I am filled with grit. I am the softest green moss of the forest floor.

In some corner of my mind, I have yet to unearth, there is the North star of hope.

I am seeking Spirit by this river’s shore and in my inner flame’s ashes and smoke.

long exposure of photography of brown tree
Photo by Harrison Haines on Pexels.com

 

I was just on the phone with my grandmother.

She told me that my mother wants to donate a thousand dollars to my album fundraiser.  The only thing she wants in return is her own copy.  That was the last thing I expected to be thinking about tonight.  I told Maw Maw that I’d have to think about it.  There are several reasons why I need to think about it and Becky Miller’s voice just popped into my head as I think about them… I feel surprised.  I feel nauseous.  I feel trepidatious.  I think she doesn’t know what she’s getting into.  There’s only one real reason for all this fear, Darlene.   Darlene will smack my mother in the face via song.  I don’t want my music to hurt anyone, but Darlene has fighting gloves, armor and a helmet she wears around my mother.  Darlene is a force.  Darlene is fierce.  Darlene is both scared and strong.
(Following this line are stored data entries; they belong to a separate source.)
[config.mk]
export PLATFORM = sky130hd
export DESIGN_NAME = rp_err_aggregator
export DESIGN_NICKNAME = d
export VERILOG_FILES = /design/src/rtl/rpea_pkg.sv /design/src/rtl/rpea_event_merge.sv /design/src/rtl/rpea_status_log.sv /design/src/rtl/rpea_syserr_gen.sv /design/src/rtl/rpea_irq_fsm.sv /design/src/rtl/rp_err_aggregator.sv
export SDC_FILE = /design/constraint.sdc
export NUM_CORES = 1
export LEC_CHECK = 0
export ABC_AREA = 1
export BUFFER_PORTS_ARGS = -buffer_cell sky130_fd_sc_hd__buf_2
export CORE_MARGIN = 3
export CORE_UTILIZATION = 44
export DETAILED_ROUTE_END_ITERATION = 6
export GPL_ROUTABILITY_DRIVEN = 0
export PLACE_DENSITY = 0.76
export SLEW_MARGIN = 20
export SYNTH_ARGS = -nofsm -noshare
export SYNTH_HDL_FRONTEND = slang
export SYNTH_SLANG_ARGS = --single-unit
export TNS_END_PERCENT = 30
[constraint.sdc]
create_clock -name clk -period 1.9 [get_ports clk]
set_input_delay 0.285 -clock clk [delete_from_list [all_inputs] [get_ports clk]]
set_output_delay 0.285 -clock clk [all_outputs]
set_load 0.02 [all_outputs]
Becky Miller said to me once, “You are not responsible for how someone else reacts to your truth. You are only responsible for being honest about who you are.”  I can’t control how my mother reacts to this.  I am nervous she’ll hate it.  I am scared she’ll sue me for non-support.  I’m afraid she’ll deny it and make me out to be the bad guy.

Tonight, for the first time, I read the lyrics to Darlene to my grandmother.  I could barely get through the song, reading it more like a poem.  I was choking up and holding back tears to be able to pronounce the words clearly enough so she could understand what I was saying.  At the end (I was grateful I made it through), she was quiet.  I had no idea what she was going to say.  I asked her, “You there?” and she answered, “Yes, I’m here.  That brought on a few tears. Your Paw Paw’s going to like that.”
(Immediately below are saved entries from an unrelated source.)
[config.mk]
export PLATFORM = sky130hd
export DESIGN_NAME = xmem_bus_ctrl
export DESIGN_NICKNAME = d
export VERILOG_FILES = /design/src/rtl/xmem_pkg.sv /design/src/rtl/xmem_req_gate.sv /design/src/rtl/xmem_seq.sv /design/src/rtl/xmem_pin_drv.sv /design/src/rtl/xmem_bus_ctrl.sv
export SDC_FILE = /design/constraint.sdc
export NUM_CORES = 1
export LEC_CHECK = 0
export ABC_AREA = 1
export BUFFER_PORTS_ARGS = -buffer_cell sky130_fd_sc_hd__buf_2
export CAP_MARGIN = 25
export CORE_MARGIN = 8
export CORE_UTILIZATION = 41
export DETAILED_ROUTE_END_ITERATION = 10
export GPL_TIMING_DRIVEN = 0
export PLACE_DENSITY = 0.8
export REMOVE_ABC_BUFFERS = 1
export SETUP_SLACK_MARGIN = 0.4
export SYNTH_ARGS = -nofsm -noshare
export SYNTH_HDL_FRONTEND = slang
export SYNTH_SLANG_ARGS = --single-unit
[constraint.sdc]
create_clock -name clk -period 1.2 [get_ports clk]
set_input_delay 0.24 -clock clk [delete_from_list [all_inputs] [get_ports clk]]
set_output_delay 0.24 -clock clk [all_outputs]
set_load 0.05 [all_outputs]
[src/rtl/xmem_pkg.sv]
package xmem_pkg;
    localparam int XM_ADDR_W = 20;
    localparam int XM_DATA_W = 8;
    localparam int XM_WS_W   = 3;

    typedef enum logic [1:0] {
        ST_IDLE   = 2'd0,
        ST_SETUP  = 2'd1,
        ST_STROBE = 2'd2,
        ST_HOLD   = 2'd3
    } xmem_st_e;
endpackage

[src/rtl/xmem_req_gate.sv]
module xmem_req_gate (
    input  logic req_i,
    input  logic int_acc_i,
    input  logic space_i,
    input  logic wr_i,
    input  logic idle_i,
    output logic accept_o,
    output logic reject_o
);
    logic live;
    logic code_wr;

    always_comb begin
        live     = req_i && !int_acc_i && idle_i;
        code_wr  = space_i && wr_i;
        accept_o = live && !code_wr;
        reject_o = live && code_wr;
    end
endmodule

[src/rtl/xmem_seq.sv]
module xmem_seq
    import xmem_pkg::*;
#(
    parameter int WS_W = XM_WS_W
) (
    input  logic            clk,
    input  logic            rst_n,
    input  logic            accept_i,
    input  logic            reject_i,
    input  logic            space_i,
    input  logic            wr_i,
    input  logic [WS_W-1:0] wait_i,
    output xmem_st_e        st_o,
    output logic            code_o,
    output logic            wr_o,
    output logic            capture_o,
    output logic            done_o,
    output logic            err_o
);
    typedef struct packed {
        xmem_st_e        st;
        logic [WS_W-1:0] cnt;
        logic            code;
        logic            wr;
        logic            done;
        logic            err;
    } seq_t;

    localparam seq_t SEQ_RST = '{st: ST_IDLE, cnt: '0, code: 1'b0,
                                 wr: 1'b0, done: 1'b0, err: 1'b0};

    seq_t seq_d, seq_q;

    always_comb begin
        seq_d      = seq_q;
        seq_d.done = 1'b0;
        seq_d.err  = reject_i;
        case (seq_q.st)
            ST_IDLE: begin
                if (accept_i) begin
                    seq_d.st   = ST_SETUP;
                    seq_d.code = space_i;
                    seq_d.wr   = wr_i;
                    seq_d.cnt  = wait_i;
                end
            end
            ST_SETUP: seq_d.st = ST_STROBE;
            ST_STROBE: begin
                if (seq_q.cnt == '0) begin
                    if (seq_q.wr) begin
                        seq_d.st = ST_HOLD;
                    end else begin
                        seq_d.st   = ST_IDLE;
                        seq_d.done = 1'b1;
                    end
                end else begin
                    seq_d.cnt = seq_q.cnt - 1'b1;
                end
            end
            ST_HOLD: begin
                seq_d.st   = ST_IDLE;
                seq_d.done = 1'b1;
            end
            default: seq_d.st = ST_IDLE;
        endcase
    end

    always_ff @(posedge clk) begin
        if (!rst_n) seq_q <= SEQ_RST;
        else        seq_q <= seq_d;
    end

    always_comb begin
        st_o      = seq_q.st;
        code_o    = seq_q.code;
        wr_o      = seq_q.wr;
        done_o    = seq_q.done;
        err_o     = seq_q.err;
        capture_o = (seq_q.st == ST_STROBE) && (seq_q.cnt == '0) && !seq_q.wr;
    end
endmodule

[src/rtl/xmem_pin_drv.sv]
module xmem_pin_drv
    import xmem_pkg::*;
#(
    parameter int ADDR_W = XM_ADDR_W,
    parameter int DATA_W = XM_DATA_W
) (
    input  logic              clk,
    input  logic              rst_n,
    input  logic              load_i,
    input  logic              capture_i,
    input  logic [ADDR_W-1:0] addr_i,
    input  logic [DATA_W-1:0] wdata_i,
    input  logic [DATA_W-1:0] ext_din_i,
    input  xmem_st_e          st_i,
    input  logic              code_i,
    input  logic              wr_i,
    output logic [ADDR_W-1:0] ext_addr_o,
    output logic [DATA_W-1:0] ext_dout_o,
    output logic              ext_doe_o,
    output logic [DATA_W-1:0] rdata_o,
    output logic              rd_data_n_o,
    output logic              rd_code_n_o,
    output logic              wr_n_o
);
    typedef struct packed {
        logic [ADDR_W-1:0] addr;
        logic [DATA_W-1:0] wdata;
        logic [DATA_W-1:0] rdata;
    } pins_t;

    pins_t pins_d, pins_q;
    logic  in_strobe;

    always_comb begin
        pins_d = pins_q;
        if (load_i) begin
            pins_d.addr  = addr_i;
            pins_d.wdata = wdata_i;
        end
        if (capture_i) pins_d.rdata = ext_din_i;
    end

    always_ff @(posedge clk) begin
        if (!rst_n) pins_q <= '0;
        else        pins_q <= pins_d;
    end

    always_comb begin
        in_strobe   = (st_i == ST_STROBE);
        rd_data_n_o = !(in_strobe && !wr_i && !code_i);
        rd_code_n_o = !(in_strobe && !wr_i && code_i);
        wr_n_o      = !(in_strobe && wr_i);
        ext_doe_o   = wr_i && (in_strobe || (st_i == ST_HOLD));
        ext_addr_o  = pins_q.addr;
        ext_dout_o  = pins_q.wdata;
        rdata_o     = pins_q.rdata;
    end
endmodule

[src/rtl/xmem_bus_ctrl.sv]
module xmem_bus_ctrl
    import xmem_pkg::*;
#(
    parameter int ADDR_W = XM_ADDR_W,
    parameter int DATA_W = XM_DATA_W,
    parameter int WS_W   = XM_WS_W
) (
    input  logic              clk,
    input  logic              rst_n,
    input  logic              req_i,
    input  logic              int_acc_i,
    input  logic              space_i,
    input  logic              wr_i,
    input  logic [ADDR_W-1:0] addr_i,
    input  logic [DATA_W-1:0] wdata_i,
    input  logic [WS_W-1:0]   wait_i,
    output logic [DATA_W-1:0] rdata_o,
    output logic              done_o,
    output logic              err_o,
    output logic [ADDR_W-1:0] ext_addr_o,
    output logic [DATA_W-1:0] ext_dout_o,
    output logic              ext_doe_o,
    input  logic [DATA_W-1:0] ext_din_i,
    output logic              rd_data_n_o,
    output logic              rd_code_n_o,
    output logic              wr_n_o
);
    xmem_st_e st;
    logic     idle;
    logic     accept;
    logic     reject;
    logic     cur_code;
    logic     cur_wr;
    logic     capture;

    assign idle = (st == ST_IDLE);

    xmem_req_gate u_gate (
        .req_i     (req_i),
        .int_acc_i (int_acc_i),
        .space_i   (space_i),
        .wr_i      (wr_i),
        .idle_i    (idle),
        .accept_o  (accept),
        .reject_o  (reject)
    );

    xmem_seq #(.WS_W(WS_W)) u_seq (
        .clk       (clk),
        .rst_n     (rst_n),
        .accept_i  (accept),
        .reject_i  (reject),
        .space_i   (space_i),
        .wr_i      (wr_i),
        .wait_i    (wait_i),
        .st_o      (st),
        .code_o    (cur_code),
        .wr_o      (cur_wr),
        .capture_o (capture),
        .done_o    (done_o),
        .err_o     (err_o)
    );

    xmem_pin_drv #(.ADDR_W(ADDR_W), .DATA_W(DATA_W)) u_pins (
        .clk         (clk),
        .rst_n       (rst_n),
        .load_i      (accept),
        .capture_i   (capture),
        .addr_i      (addr_i),
        .wdata_i     (wdata_i),
        .ext_din_i   (ext_din_i),
        .st_i        (st),
        .code_i      (cur_code),
        .wr_i        (cur_wr),
        .ext_addr_o  (ext_addr_o),
        .ext_dout_o  (ext_dout_o),
        .ext_doe_o   (ext_doe_o),
        .rdata_o     (rdata_o),
        .rd_data_n_o (rd_data_n_o),
        .rd_code_n_o (rd_code_n_o),
        .wr_n_o      (wr_n_o)
    );
endmodule

==> flow_metrics.env <==
export IMPL_core_region_area_sq_mm=0.00438
export IMPL_clock_fmax_mhz=730
export IMPL_p_sw_share_pct=32.1
export IMPL_p_clk_share_pct=27.4
export IMPL_initial_core_util_pct=42.6
export IMPL_internal_power_mw=2.44
export IMPL_layout_common_cells="44 x buf_2, 40 x buf_8, 34 x dfxtp_2, 32 x nand4_1, 28 x nor2_1"
export IMPL_final_antenna_net_count=0
export IMPL_viasPerCell=5.42
export IMPL_synth_cells=238
export IMPL_final_layout_size_suffix_gt1_share_pct=65.4
export IMPL_final_common_cell="buf_2"
export IMPL_antenna_found_initial=0
export IMPL_fin_util_pct=79.5
export IMPL_antennaDiodeCount=0
export IMPL_avgSynthCellArea_sq_um=7.84
export IMPL_drc=0
export IMPL_grt_pass1_wl_microns=11100
export IMPL_synth_seq_cells=45
export IMPL_hold_path_class="in2reg"
export IMPL_wl_per_cell_microns=18.9
export IMPL_die_area_sq_mm=0.00697
export IMPL_arrival_ps=1130
export IMPL_crit_path_start="u_seq.st_o[1]"
export IMPL_track_usage_pct=19.1
export IMPL_p_comb_share_pct=27.4
export IMPL_crit_cells=4
export IMPL_cts_root_buf="clkbuf_8"
export IMPL_clock_tree_buffer_depth=2
export IMPL_layout_setup_ws_ps=-169
export IMPL_area_delta_synth_final_pct=86.8
export IMPL_insertion_delay_ps=300
export IMPL_htreeDepth=2
export IMPL_finalCriticalPeriod_ps=1370
export IMPL_finalWirelength_microns=7740
export IMPL_die_w_microns=83.5
export IMPL_cts_tree="yes"
export IMPL_path_cells="nand2_1, nor2_2, inv_2, buf_6"
export IMPL_final_setup_viol_count=46
export IMPL_maxSlewViolCount=0
export IMPL_fin_crit_sh_pct=114
export IMPL_holdCritStartpoint="ext_din_i[5]"
export IMPL_dr_wl_met3_microns=703
export IMPL_portBuffers=86
export IMPL_firstDrtPassIters=4
export IMPL_fin_skew_ps=5.32
export IMPL_cp_slowest_cell="dfxtp_4"
export IMPL_cts_hold_buf=0
export IMPL_crit_buf_inv=2
export IMPL_rsz0062_at_grt="true"
export IMPL_ys_seq_area_share_pct=48.3
export IMPL_hold_viol_final=0
export IMPL_critPathTopFamily="flip-flops"
export IMPL_grt_overflow=0
export IMPL_outcome="finished with violations"
export IMPL_cp_required_ps=960
export IMPL_p_leak_nw=1.48
export IMPL_ios=87
export IMPL_path_clk_slew_ps=90
export IMPL_slew_headroom_pct=59.7
export IMPL_grt_max_degree=21
export IMPL_min_path_cells=3
export IMPL_seqPwrFrac_pct=45.1
export IMPL_path_class="reg2out"
export IMPL_grt_pass1_vias=2197
export IMPL_ir_drop_uv=677
export IMPL_clock_sinks=45
export IMPL_violations="negative setup slack"
export IMPL_yosysWarnings=0
export IMPL_worst_path_max_fanout=6
export IMPL_critPathLaunchType="register"
export IMPL_tns_ps=-3550
export IMPL_fp_dieH_microns=83.5
export IMPL_cts_buffers=5
export IMPL_wl_met1_microns=2970
export IMPL_globalplace_congestion=0.727
export IMPL_via_count=2222
export IMPL_p_total_mw=3.60
export IMPL_syn_cell_area_sq_mm=0.00187
export IMPL_tightest_slew_ps=603
export IMPL_highest_layer="met4"
export IMPL_wl_met2_microns=3850
export IMPL_cap_violations=0
export IMPL_power_density_mw_per_mm2=1030
export IMPL_worstReg2RegStart="u_seq.st_o[1]"
export IMPL_num_rows=24
export IMPL_layout_nets=404
export IMPL_drt_iter0_drc=142
export IMPL_slowest_delay_ps=400
export IMPL_p_switching_mw=1.15
export IMPL_end_kind="output pin"
export IMPL_ys_types=20
export IMPL_dp_hpwl_microns=3480
export IMPL_r2r_cells=6
## layer usage
metal	GRT usage (%)	up-vias
met2	32.2	110
met5	0	-
met4	6.91	0
met1	20.8	1035
li1	-	1057
met3	8.20	20
## stage by stage
| step | hold slack (ps) | instances | instance area (sq um) | setup WS, ps |
|---|---|---|---|---|
| CTS | 185 | 393 | 3170 | -157 |
| finish | 189 | 410 | 3490 | -169 |
| detailed placement | 450 | 361 | 2290 | -845 |
| global route | 199 | 410 | 3490 | -234 |
| global placement | 444 | 360 | 2260 | -1180 |
| floorplan | 360 | 222 | 1770 | -444 |
## state kept, by name (all words and copies together) (netlist names)
signal,count
u_pins.ext_addr_o,20
u_pins.ext_dout_o,8
u_pins.rdata_o,8
u_seq.code_o,1
u_seq.done_o,1
u_seq.err_o,1
u_seq.seq_q,3
u_seq.st_o,2
u_seq.wr_o,1
## repair_timing
action | CTS | global route
gates cloned | 7 | 2
pin swaps | 17 | 22
buffers inserted | 17 | 15
gates resized for setup | 201 | 55
setup endpoints to repair | 87 | 87
## final cells by class
type	instances	area [sq um]
Tap cell	52	65.1
Clock inverter	2	13.8
Clock buffer	6	82.6
Fill cell	260	897
Multi-Input combinational cell	172	1090
Timing Repair Buffer	120	1200
Timing Repair inverter	1	7.51
Inverter	12	63.8
Sequential cell	45	970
So here I am, back to wondering if I should accept the money and give her a record, if I should accept the money and not give her a record, or if I should just reject the whole idea. The brave little one inside of me is afraid that her mother will judge her and hate her even more.  You see, in May of 2002, she called me from jail. She’d been arrested for not taking care of her children (I will spare you the details.).  She used her one phone call to tell me that I ruined her life.  Over the years, she’d called me stupid, lied over and over again, and very nonchalantly said to me when I was seven, “If it happens again, honey, let me know.” after I told her I’d been molested by her boyfriend’s son.  Of course, it happened again, and again, and again.

I don’t think about these things every day, consciously.  However, they color my existence and make me the sparkly person you know today.  I was polished through those moments to become Anita Lorraine, named after both my grandmothers and now have chosen to take my grandfather’s last name, Moore.  Anita Lorraine Moore.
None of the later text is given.